Upcoming Deadlines

Sorted by Date

Application Deadline

Jun 09, 2023

The Student STEM Enrichment Program (SSEP) supports diverse programs with a common goal: to enable primary and secondary students to participate in creative, hands-on STEM activities for K-12 students and pursue inquiry-based exploration in BWF's home state of North Carolina. These awards provide up to $60,000 per year for three years. Since the program's inception in 1996, BWF has awarded 201 grants totaling $33.7 million to 103 organizations that reach more than 43,000 North Carolina students.

SSEP awards support career-oriented and practical programs intended to provide creative science enrichment activities for students in K-12 education who have shown exceptional skills and interest in STEM, as well as those perceived to have high potential. After school programs are demonstrating value in helping to close opportunity gaps for underserved and underrepresented students. These programs must enable students to participate in hands-on STEM activities and pursue inquiry-based avenues of exploration—an educational approach that BWF believes to be an effective way to increase students’ understanding and appreciation of the scientific process. To increase academic achievement, programs must provide a well-defined structure that aligns with the school-day curriculum, well-trained staff, and student follow up.

Application Deadline

Jun 15, 2023

The Graduate Diversity Enrichment Program provides $5,000 over two years to provide underrepresented minority PhD students (enrolled in NC Institutions of Higher Education) with opportunities for greater science and research enrichment experiences. Up to ten awards will be granted for the 2021-2023 period.
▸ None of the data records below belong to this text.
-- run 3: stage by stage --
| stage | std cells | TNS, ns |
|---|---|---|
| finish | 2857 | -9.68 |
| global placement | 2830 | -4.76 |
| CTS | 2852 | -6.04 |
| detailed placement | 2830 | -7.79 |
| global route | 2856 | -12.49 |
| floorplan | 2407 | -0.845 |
==> flow/design.v <==
module Final_AXI_to_APB_Bridge #(
    parameter AXI_ADDR_WIDTH    = 32,
    parameter AXI_DATA_WIDTH    = 32,
    parameter AXI_MAX_BURST_LEN = 8,
    parameter AXI_BURST_WIDTH   = 2,
    parameter AXI_SIZE_WIDTH    = 3,
    parameter APB_ADDR_WIDTH    = 32,
    parameter APB_DATA_WIDTH    = 32
)(
    input  [AXI_ADDR_WIDTH-1:0]    AWADDR,
    input  [AXI_BURST_WIDTH-1:0]   AWBURST,
    input  [AXI_MAX_BURST_LEN-1:0] AWLEN,
    input                          AWVALID,
    output                         AWREADY,
    input  [AXI_ADDR_WIDTH-1:0]    ARADDR,
    input  [AXI_BURST_WIDTH-1:0]   ARBURST,
    input  [AXI_MAX_BURST_LEN-1:0] ARLEN,
    input                          ARVALID,
    output                         ARREADY,
    input  [AXI_DATA_WIDTH-1:0]    WDATA,
    input                          WVALID,
    input                          WLAST,
    input  [AXI_DATA_WIDTH/8-1:0]  WSTRB,
    output                         WREADY,
    output [AXI_DATA_WIDTH-1:0]    RDATA,
    output [1:0]                   RRESP,
    output                         RVALID,
    output                         RLAST,
    input                          RREADY,
    output [1:0]                   BRESP,
    output                         BVALID,
    input                          BREADY,
    input                          ACLK,
    input                          ARESETn,
    output [APB_ADDR_WIDTH-1:0]    PADDR,
    output                         PWRITE,
    output                         PSEL1,
    output                         PSEL2,
    output                         PSEL3,
    output                         PSEL4,
    output                         PENABLE,
    output [APB_DATA_WIDTH-1:0]    PWDATA,
    input  [APB_DATA_WIDTH-1:0]    PRDATA,
    input                          PREADY
);
    localparam [12:0] IDLE_WRITE        = 13'b0000000000001;
    localparam [12:0] READ_SETUP_M      = 13'b0000000000010;
    localparam [12:0] READ_SETUP_S      = 13'b0000000000100;
    localparam [12:0] READ_ACCESS_S     = 13'b0000000001000;
    localparam [12:0] READ_PREACCESS_M  = 13'b0000000010000;
    localparam [12:0] READ_ACCESS_M     = 13'b0000000100000;
    localparam [12:0] WRITE_SETUP_M     = 13'b0000001000000;
    localparam [12:0] WRITE_PREACCESS_M = 13'b0000010000000;
    localparam [12:0] WRITE_ACCESS_M    = 13'b0000100000000;
    localparam [12:0] WRITE_TERMINATE   = 13'b0001000000000;
    localparam [12:0] WRITE_SETUP_S     = 13'b0010000000000;
    localparam [12:0] WRITE_ACCESS_S    = 13'b0100000000000;
    localparam [12:0] IDLE_READ         = 13'b1000000000000;
    localparam READ_PRIORITY  = 1'b0;
    localparam WRITE_PRIORITY = 1'b1;
    reg  [12:0] current_state_write, next_state_write;
    reg  [12:0] current_state_read,  next_state_read;
    reg         current_arbiter_state, next_arbiter_state;
    reg  [AXI_MAX_BURST_LEN:0] Length_Of_Burst_Subordinate_write, Length_Of_Burst_Subordinate_write_next;
    reg  [AXI_MAX_BURST_LEN:0] Length_Of_Burst_Manager_write,     Length_Of_Burst_Manager_write_next;
    reg  [AXI_ADDR_WIDTH-1:0]  Address_Hold_Reg_write,            Address_Hold_Reg_write_next;
    reg  [AXI_ADDR_WIDTH-1:0]  Memory_Aligner_write,              Memory_Aligner_write_next;
    reg  [AXI_DATA_WIDTH-1:0]  write_buf;         
    reg  [APB_DATA_WIDTH-1:0]  pwdata_q, pwdata_c;
    reg                        wen_q, wen_c;      
    reg  [AXI_MAX_BURST_LEN:0] Length_Of_Burst_Subordinate_read, Length_Of_Burst_Subordinate_read_next;
    reg  [AXI_MAX_BURST_LEN:0] Length_Of_Burst_Manager_read,     Length_Of_Burst_Manager_read_next;
    reg  [AXI_ADDR_WIDTH-1:0]  Address_Hold_Reg_read,            Address_Hold_Reg_read_next;
    reg  [APB_DATA_WIDTH-1:0]  read_buf;          
    reg  [AXI_DATA_WIDTH-1:0]  rdata_q, rdata_c;
    reg                        ren_q, ren_c;      
    reg                        last_q, last_c;
    always @(*) begin
        next_arbiter_state = current_arbiter_state;
        case (current_arbiter_state)
            WRITE_PRIORITY: if (AWVALID && !ARVALID) next_arbiter_state = READ_PRIORITY;
            READ_PRIORITY:  if (ARVALID && !AWVALID) next_arbiter_state = WRITE_PRIORITY;
        endcase
    end
    wire addr_conflict = (AWADDR == ARADDR) ||
                         ((AWADDR <= 50) && (ARADDR <= 50)) ||
                         ((AWADDR >= 51) && (ARADDR >= 51) && (AWADDR <= 10) && (ARADDR <= 100)) ||
                         ((AWADDR >= 101) && (ARADDR >= 101) && (AWADDR <= 150) && (ARADDR <= 150)) ||
                         ((AWADDR >= 151) && (ARADDR >= 151) && (AWADDR <= 200) && (ARADDR <= 200));
    always @(posedge ACLK or negedge ARESETn) begin
        if (!ARESETn) begin
            current_arbiter_state             <= WRITE_PRIORITY;
            current_state_write               <= IDLE_WRITE;
            current_state_read                <= IDLE_READ;
            Length_Of_Burst_Manager_read      <= 0;
            Length_Of_Burst_Subordinate_read  <= 0;
            Length_Of_Burst_Manager_write     <= 0;
            Length_Of_Burst_Subordinate_write <= 0;
            Address_Hold_Reg_write            <= 0;
            Address_Hold_Reg_read             <= 0;
            Memory_Aligner_write              <= 0;
            wen_q                             <= 1'b0;
            ren_q                             <= 1'b0;
            last_q                            <= 1'b0;
        end else begin
            current_arbiter_state <= next_arbiter_state;
            if (current_arbiter_state == WRITE_PRIORITY && addr_conflict)
                current_state_write <= IDLE_WRITE;
            else
                current_state_write <= next_state_write;
            current_state_read                <= next_state_read;
            Length_Of_Burst_Manager_read      <= Length_Of_Burst_Manager_read_next;
            Length_Of_Burst_Subordinate_read  <= Length_Of_Burst_Subordinate_read_next;
            Length_Of_Burst_Manager_write     <= Length_Of_Burst_Manager_write_next;
            Length_Of_Burst_Subordinate_write <= Length_Of_Burst_Subordinate_write_next;
            Address_Hold_Reg_write            <= Address_Hold_Reg_write_next;
            Address_Hold_Reg_read             <= Address_Hold_Reg_read_next;
            Memory_Aligner_write              <= Memory_Aligner_write_next;
            wen_q                             <= wen_c;
            ren_q                             <= ren_c;
            last_q                            <= last_c;
        end
    end
    always @(posedge ACLK) begin
        pwdata_q <= pwdata_c;
        rdata_q  <= rdata_c;
        if (current_state_write == WRITE_ACCESS_M && Length_Of_Burst_Manager_write != 0)
            write_buf <= WDATA;
        if (current_state_read == READ_ACCESS_S && Length_Of_Burst_Subordinate_read != 0)
            read_buf <= PRDATA;
    end
    always @(*) begin
        next_state_write                       = current_state_write;
        Address_Hold_Reg_write_next            = Address_Hold_Reg_write;
        Length_Of_Burst_Manager_write_next     = Length_Of_Burst_Manager_write;
        Length_Of_Burst_Subordinate_write_next = Length_Of_Burst_Subordinate_write;
        Memory_Aligner_write_next              = Memory_Aligner_write;
        pwdata_c                               = pwdata_q;
        wen_c                                  = wen_q;
        case (current_state_write)
            IDLE_WRITE: begin
                pwdata_c                               = 0;
                wen_c                                  = 1'b0;
                Address_Hold_Reg_write_next            = 0;
                Length_Of_Burst_Manager_write_next     = 0;
                Length_Of_Burst_Subordinate_write_next = 0;
                Memory_Aligner_write_next              = 0;
                next_state_write = AWVALID ? WRITE_SETUP_M : IDLE_WRITE;
            end
            WRITE_SETUP_M: begin
                if (AWVALID) begin
                    Address_Hold_Reg_write_next            = AWADDR;
                    Length_Of_Burst_Subordinate_write_next = AWLEN + 1;
                    Length_Of_Burst_Manager_write_next     = AWLEN + 1;
                    Memory_Aligner_write_next              = AWADDR;
                    next_state_write = WRITE_PREACCESS_M;
                end else
                    next_state_write = IDLE_WRITE;
            end
            WRITE_PREACCESS_M: begin
                next_state_write = WVALID ? WRITE_ACCESS_M : WRITE_PREACCESS_M;
            end
            WRITE_ACCESS_M: begin
                if (Length_Of_Burst_Manager_write != 0) begin
                    if (WLAST || Length_Of_Burst_Manager_write == 1)
                        next_state_write = WRITE_TERMINATE;
                    else
                        next_state_write = WRITE_SETUP_S;
                    case (AWBURST)
                        2'b00: Address_Hold_Reg_write_next = AWADDR;
                        2'b01: Address_Hold_Reg_write_next = Address_Hold_Reg_write + 4;
                        2'b10: begin
                            Address_Hold_Reg_write_next = Address_Hold_Reg_write + 4;
                            if (Address_Hold_Reg_write >= AWADDR + AWLEN*4)
                                Address_Hold_Reg_write_next = AWADDR;
                        end
                        default: Address_Hold_Reg_write_next = AWADDR;
                    endcase
                    Length_Of_Burst_Manager_write_next = Length_Of_Burst_Manager_write - 1;
                end else
                    next_state_write = WRITE_TERMINATE;
            end
            WRITE_TERMINATE: begin
                next_state_write = BREADY ? WRITE_SETUP_S : WRITE_TERMINATE;
            end
            WRITE_SETUP_S: begin
                next_state_write = WRITE_ACCESS_S;
                pwdata_c         = write_buf;
                wen_c            = 1'b1;
            end
            WRITE_ACCESS_S: begin
                if (PREADY && Length_Of_Burst_Subordinate_write != 0) begin
                    if (Length_Of_Burst_Subordinate_write == 1)
                        next_state_write = IDLE_WRITE;
                    else
                        next_state_write = WRITE_ACCESS_M;
                    case (AWBURST)
                        2'b01: Memory_Aligner_write_next = Memory_Aligner_write + 4;
                        2'b10: begin
                            Memory_Aligner_write_next = Memory_Aligner_write + 4;
                            if (Memory_Aligner_write >= AWADDR + AWLEN*2)
                                Memory_Aligner_write_next = AWADDR;
                        end
                        default: Memory_Aligner_write_next = Memory_Aligner_write;
                    endcase
                    Length_Of_Burst_Subordinate_write_next = Length_Of_Burst_Subordinate_write - 1;
                end
            end
            default: next_state_write = IDLE_WRITE;
        endcase
    end
    always @(*) begin
        next_state_read                       = current_state_read;
        Address_Hold_Reg_read_next            = Address_Hold_Reg_read;
        Length_Of_Burst_Subordinate_read_next = Length_Of_Burst_Subordinate_read;
        Length_Of_Burst_Manager_read_next     = Length_Of_Burst_Manager_read;
        rdata_c                               = rdata_q;
        ren_c                                 = ren_q;
        last_c                                = last_q;
        case (current_state_read)
            IDLE_READ: begin
                rdata_c                               = 0;
                ren_c                                 = ARVALID;
                last_c                                = 1'b0;
                Address_Hold_Reg_read_next            = 0;
                Length_Of_Burst_Subordinate_read_next = 0;
                Length_Of_Burst_Manager_read_next     = 0;
                next_state_read = ARVALID ? READ_SETUP_M : IDLE_READ;
            end
            READ_SETUP_M: begin
                if (ARVALID) begin
                    Address_Hold_Reg_read_next            = ARADDR;
                    Length_Of_Burst_Subordinate_read_next = ARLEN + 1;
                    Length_Of_Burst_Manager_read_next     = ARLEN + 1;
                    next_state_read = READ_SETUP_S;
                end else
                    next_state_read = IDLE_READ;
            end
            READ_SETUP_S: begin
                next_state_read = PREADY ? READ_ACCESS_S : READ_SETUP_S;
            end
            READ_ACCESS_S: begin
                if (Length_Of_Burst_Subordinate_read != 0) begin
                    case (ARBURST)
                        2'b01: Address_Hold_Reg_read_next = Address_Hold_Reg_read + 4;
                        2'b10: begin
                            Address_Hold_Reg_read_next = Address_Hold_Reg_read + 4;
                            if (Address_Hold_Reg_read >= ARADDR + ARLEN*2)
                                Address_Hold_Reg_read_next = ARADDR;
                        end
                        default: Address_Hold_Reg_read_next = Address_Hold_Reg_read;
                    endcase
                    Length_Of_Burst_Subordinate_read_next = Length_Of_Burst_Subordinate_read - 1;
                    next_state_read = READ_PREACCESS_M;
                end else
                    next_state_read = READ_ACCESS_M;
            end
            READ_PREACCESS_M: begin
                next_state_read = RREADY ? READ_ACCESS_M : READ_PREACCESS_M;
            end
            READ_ACCESS_M: begin
                if (Length_Of_Burst_Manager_read != 0) begin
                    if (Length_Of_Burst_Manager_read == 1) begin
                        last_c          = 1'b1;
                        next_state_read = IDLE_READ;
                    end else
                        next_state_read = READ_ACCESS_S;
                    rdata_c = read_buf;
                    Length_Of_Burst_Manager_read_next = Length_Of_Burst_Manager_read - 1;
                end else
                    next_state_read = IDLE_READ;
            end
            default: next_state_read = IDLE_READ;
        endcase
    end
    wire apb_active = (current_state_read  == READ_SETUP_S)  ||
                      (current_state_read  == READ_ACCESS_M) ||
                      (current_state_read  == READ_ACCESS_S) ||
                      (current_state_write == WRITE_SETUP_S) ||
                      (current_state_write == WRITE_ACCESS_S);
    wire sel_on = !last_c && apb_active;
    wire write_apb = (current_state_write == WRITE_ACCESS_S) || (current_state_write == WRITE_SETUP_S);
    assign ARREADY = (current_state_read == READ_SETUP_M);
    assign PADDR   = ((wen_c || (ren_c && write_apb)) && (current_state_read != READ_ACCESS_M)) ?
                     Memory_Aligner_write : Address_Hold_Reg_read;
    assign PSEL1   = sel_on && ((Address_Hold_Reg_write <= 50) || (Address_Hold_Reg_read <= 50));
    assign PSEL2   = sel_on && ((Address_Hold_Reg_write >= 51  && Address_Hold_Reg_write <= 100) ||
                                (Address_Hold_Reg_read  >= 51  && Address_Hold_Reg_read  <= 100));
    assign PSEL3   = sel_on && ((Address_Hold_Reg_write >= 101 && Address_Hold_Reg_write <= 150) ||
                                (Address_Hold_Reg_read  >= 101 && Address_Hold_Reg_read  <= 150));
    assign PSEL4   = sel_on && ((Address_Hold_Reg_write >= 151 && Address_Hold_Reg_write <= 200) ||
                                (Address_Hold_Reg_read  >= 151 && Address_Hold_Reg_read  <= 200));
    assign PWRITE  = write_apb;
    assign PENABLE = (current_state_read == READ_ACCESS_S) || (current_state_write == WRITE_ACCESS_S);
    assign PWDATA  = pwdata_c;
    assign RDATA   = rdata_c;
    assign RRESP   = last_c ? 2'd0 : 2'd1;
    assign RLAST   = (RRESP != 2'd0) && last_c && RREADY;
    assign RVALID  = (current_state_read == READ_ACCESS_M);
    assign AWREADY = (current_state_write == WRITE_SETUP_M);
    assign WREADY  = (current_state_write == WRITE_ACCESS_M);
    assign BVALID  = (current_state_write == WRITE_TERMINATE);
    assign BRESP   = (current_state_write == WRITE_TERMINATE) ? 2'd0 : 2'd1;
endmodule
==> flow/design.v (excerpt) <==
module ULA_LCD(clk, rst, rs, rw, en, dados, SOMA, SUBT, MULT, IGUAL, A, B, sinalA, sinalB);
	input [7:0] A;
	input [7:0] B;
	input sinalA;
	input sinalB;
	input SOMA;
	input SUBT;
	input MULT;
	input IGUAL;
	output en;
	output rw;
	output rs;
	output [7:0] dados;
	input clk;
	input rst;
	reg rs;
	reg rw;
	reg en;
	reg [7:0] dados;
	reg [21:0] c45;
	reg [21:0] c5;
	reg [21:0] c25;
	integer c1;
	reg flag45;
	reg flag5;
	reg flag2meio;
	reg [9:0] est2;
	reg flagbt1;
	reg flagbt2;
	reg flagbt3;
	reg flagbt4;
	reg flag_rst;
	reg [31:0] estado;
	reg subest;
	reg [5:0] charPos;
	reg [1:0] operacao;
	reg menos;
	reg [7:0] Alinha;
	reg [7:0] Blinha;
	reg menosA;
	reg menosB;
	reg menosR;
	parameter T45 = 2250, T5 = 250, T25 = 125;
	parameter clear = 1, opSOMA=1, opSUBT=2, opMULT=3, opIGUAL=4, skipLn=192, WAIT=10, WRITE=11, DEFAULT=6;
	reg [21:0] n45, n5, n25;
	reg nf45, nf5, nf25;
	always @(posedge clk) begin
		n45 = c45; n5 = c5; n25 = c25;
		nf45 = flag45; nf5 = flag5; nf25 = flag2meio;
    	if(flag_rst) begin
        	n45 = 0;
        	n25 = 0;
        	n5 = 0;
        	nf5 = 0;
        	nf45 = 0;
  ...
Size: about 12000 cells after synthesis, roughly 67000 µm² of cells after synthesis.
Settings: LEC_CHECK=0, ABC_AREA=1, CAP_MARGIN=20, CORE_MARGIN=2, CORE_UTILIZATION=66, CTS_CLUSTER_DIAMETER=381, CTS_CLUSTER_SIZE=74, HOLD_SLACK_MARGIN=0.29, SLEW_MARGIN=20, TNS_END_PERCENT=5; clock period 67.6 ns.
run.sh (not shown) runs the stock make flow with config.mk's settings and CLKGATE_MAP_FILE=.
The starting point stopped in global routing (ODB-0269).
Edit:
--- a/flow/config.mk
+++ b/flow/config.mk
@@ -11,3 +11 @@
-export CORE_UTILIZATION = 66
-export CTS_CLUSTER_DIAMETER = 381
-export CTS_CLUSTER_SIZE = 74
+export CORE_UTILIZATION = 58
Result:
- With this change the flow produced a layout that fails on negative setup slack
- die area rises by about 14%
- synthesized area is unchanged
- synthesized cell count does not change

========
## P
ULA_LCD again, from the RTL that the note above started with.
clock: 120.0 ns
lec_check: 0
abc_area: 0
cap_margin: 35
cell_pad_in_sites_global_placement: 3
core_aspect_ratio: 0.61
core_margin: 2
core_utilization: 38
cts_cluster_diameter: 355
place_density_lb_addon: 0.09
slew_margin: 25
tns_end_percent: 95
Every stage of the flow completed for P, and the final layout passed the timing, design-rule and antenna checks.
Input changes introduced in Q (baseline for comparison: P):
- CAP_MARGIN now 20, was 35
- CORE_ASPECT_RATIO no longer set, was 0.61
- PLACE_DENSITY_LB_ADDON no longer set, was 0.09
- CORE_UTILIZATION now 40, was 38
- CTS_CLUSTER_DIAMETER no longer set, was 355
- ABC_AREA no longer set, was 0
- SLEW_MARGIN now 20, was 25
- TNS_END_PERCENT no longer set, was 95
- CELL_PAD_IN_SITES_GLOBAL_PLACEMENT no longer set, was 3
==> results <==
Per the comparison of Q with P, largest net degree at the start of global routing fell 5.
Diff P -> Q | clock skew | decrease of 0.0071 ns
In Q the combined buffer and inverter count along the critical path turned out 3 lower than in P.
Q vs P — multi-input gate share of the layout cell area rose 0.16 points.
| cell area after layout | Q vs P | ≈ equal |
Looking at headroom to the max-slew limit across P and Q, the one that comes out higher is P.
Compared with P, Q degrades tightest hold margin.
## Diff of input files: R against Q
- swapping 40 for 66 in CORE_UTILIZATION
- swapping 120.0 for 96.2 in the clock period (ns, I/O delays scaled along)
Notes after the runs:
There was hardly any difference in mapped cell area between R and Q.
Re total cell area reported by yosys after synthesis: no difference whatsoever between Q and R.
Any difference in first-pass GRT wire length between Q and R is small enough to ignore.
Edits applied to the flow inputs when going from R to S:
- putting MAX_ROUTING_LAYER at met4 where nothing was set
- swapping 66 for 65 in CORE_UTILIZATION
- swapping 96.2 for 90.9 in the clock period (ns, I/O delays scaled along)
## What came out
- Compared to R, S has tightest slew margin relative to the limit 4.6 points higher.
- Portion of the clock cycle consumed by the worst path in the final layout: S vs R up 3.8 points
- Looking at final cell count across S and R, the one that comes out lower is R.
- Cmp S vs R: final net count higher in S
- Initial antenna violation count, S and R, higher one = S.
- Looking at S and R, the worst hold slack is a wash.
- Relative to R, the post-cts sizing count of S is higher by 61.
- The flow for S finished, though final verification flagged negative setup slack.
Edits applied to the flow inputs when going from S to T:
- swapping 65 for 71 in CORE_UTILIZATION
- clearing MAX_ROUTING_LAYER, which used to be met4
- putting ABC_AREA at 1 where nothing was set
- swapping 90.9 for 79.4 in the clock period (ns, I/O delays scaled along)
--- outcome ---
| S | all stages done | FAIL | negative setup slack |. T was carried through to the last stage, and its layout satisfied the timing, design-rule and antenna checks. When T is set beside S, its relative area of non-clock buffer cells in the final design turns out to be 4.5 points smaller. For the combined area of all synthesized cells, T came in 0.0072 mm^2 higher than S did. Looking at highest routed metal layer, the met4 result is from S; the met5 one comes from T. Going from S to T, total negative slack grows by 8.64 ns. [T] area added between synthesis and finish fell 7.7 points relative to S. Per the comparison of T with S, global-route usage over all layers -0.65 points; setup slack after layout +5.71 ns; period utilization -6.9 points.

========
== main ==
ULA_LCD again, from the RTL that the note above started with.
==> flow/config.mk <==
export PLATFORM = sky130hd
export DESIGN_NAME = ULA_LCD
export DESIGN_NICKNAME = ULA_LCD
export VERILOG_FILES = /design/flow/design.v
export SDC_FILE = /design/flow/constraint.sdc
export NUM_CORES = 4
export LEC_CHECK = 0
export CAP_MARGIN = 20
export CELL_PAD_IN_SITES_GLOBAL_PLACEMENT = 1
export CORE_MARGIN = 2
export CORE_UTILIZATION = 61
export CTS_CLUSTER_DIAMETER = 102
export GPL_ROUTABILITY_DRIVEN = 1
export PLACE_DENSITY_LB_ADDON = 0.21
export SETUP_SLACK_MARGIN = -2.0
export SLEW_MARGIN = 20
==> flow/constraint.sdc <==
create_clock -name core_clock -period 179.0 [get_ports {clk}]
set_input_delay 35.8000 -clock core_clock [delete_from_list [all_inputs] [get_ports {clk}]]
set_output_delay 35.8000 -clock core_clock [all_outputs]
set_load 0.01 [all_outputs]
Input-level comparison between the feature branch and main:
Settings: removing GPL_ROUTABILITY_DRIVEN (formerly 1); changing CORE_UTILIZATION from 61 to 13; removing CTS_CLUSTER_DIAMETER (formerly 102); removing PLACE_DENSITY_LB_ADDON (formerly 0.21); removing SETUP_SLACK_MARGIN (formerly -2.0); removing CELL_PAD_IN_SITES_GLOBAL_PLACEMENT (formerly 1); changing the clock period (ns, I/O delays scaled along) from 179.0 to 126.0.
Findings:
Normalized max-slew margin down 6.7 points in the feature branch wrt main
From main to the feature branch the numbers moved as follows: met2 demand-to-capacity share in global routing lost 45 points; synthesized cell count neither gained nor lost much; final wirelength picked up an extra 4.3%.
Sort the feature branch and main by post-route clock period utilization, descending, and the feature branch comes first.
Comparing the feature branch with main, the layout buffering overhead excluding clock cells came out essentially unchanged.
Going from main to the feature branch, number of clock buffers inserted by TritonCTS climbed 2; number of fill cells in the layout climbed 43900.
Rolling Application Deadline

Jul 12, 2023

Small grants to promote the growth of new connections between scholars, practitioners, educators, and/or communicators working to understand, spread the word about, and mitigate the impacts of climate change on human health.

Proposals will be accepted on a rolling basis from September 1, 2021 through July 12, 2023. Review will be conducted quarterly. After each quarterly review, we will support, decline, or send proposals back to applicants for revision, but may hold some proposals over for a future review. Recommended revisions may include suggestions that separate groups of applicants submitting similar proposals work together to develop a single proposal or that applicants consider becoming involved in efforts aligned with work funded in earlier quarters.

Letter of Intent Deadline

Jul 17, 2023

The Investigators in the Pathogenesis of Infectious Disease (PATH) program provides opportunities for assistant professors to bring multidisciplinary approaches to the study of human infectious diseases. The goal of the program is to provide opportunities for accomplished investigators at the assistant professor level to study what happens at the points where the systems of humans and potentially infectious agents connect. The program supports research that sheds light on the fundamentals that affect the outcomes of these encounters: how colonization, infection, commensalism, and other relationships play out at levels ranging from molecular interactions to systemic ones.

PATH is a highly competitive award program that provides $500,000 over a period of five years to study pathogenesis with the intent to give recipients the freedom and flexibility to pursue new avenues of inquiry, stimulating higher-risk research projects that hold potential for significantly advancing understanding of how infectious diseases work and how health is maintained.

Application Deadline

Aug 31, 2023

BWF's Climate and Health Interdisciplinary Awards (CHI) provide $375,000 over three years to support collaborative exploratory work that opens new ground for comprehensively assessing or mitigating the impacts of climate change on human health. These awards are open to both individual scientists and multi-investigator teams. Early career faculty and postdoctoral fellows nearing their transition to independence are especially encouraged to apply, whether individually or within teams. Only U.S. and Canadian citizens, permanent residents, and temporary residents may apply, and applications must be submitted by U.S. or Canadian institutions.

Application Deadline

Nov 15, 2023

The Investigators in the Pathogenesis of Infectious Disease (PATH) program provides opportunities for assistant professors to bring multidisciplinary approaches to the study of human infectious diseases. The goal of the program is to provide opportunities for accomplished investigators at the assistant professor level to study what happens at the points where the systems of humans and potentially infectious agents connect. The program supports research that sheds light on the fundamentals that affect the outcomes of these encounters: how colonization, infection, commensalism, and other relationships play out at levels ranging from molecular interactions to systemic ones.

PATH is a highly competitive award program that provides $500,000 over a period of five years to study pathogenesis with the intent to give recipients the freedom and flexibility to pursue new avenues of inquiry, stimulating higher-risk research projects that hold potential for significantly advancing understanding of how infectious diseases work and how health is maintained.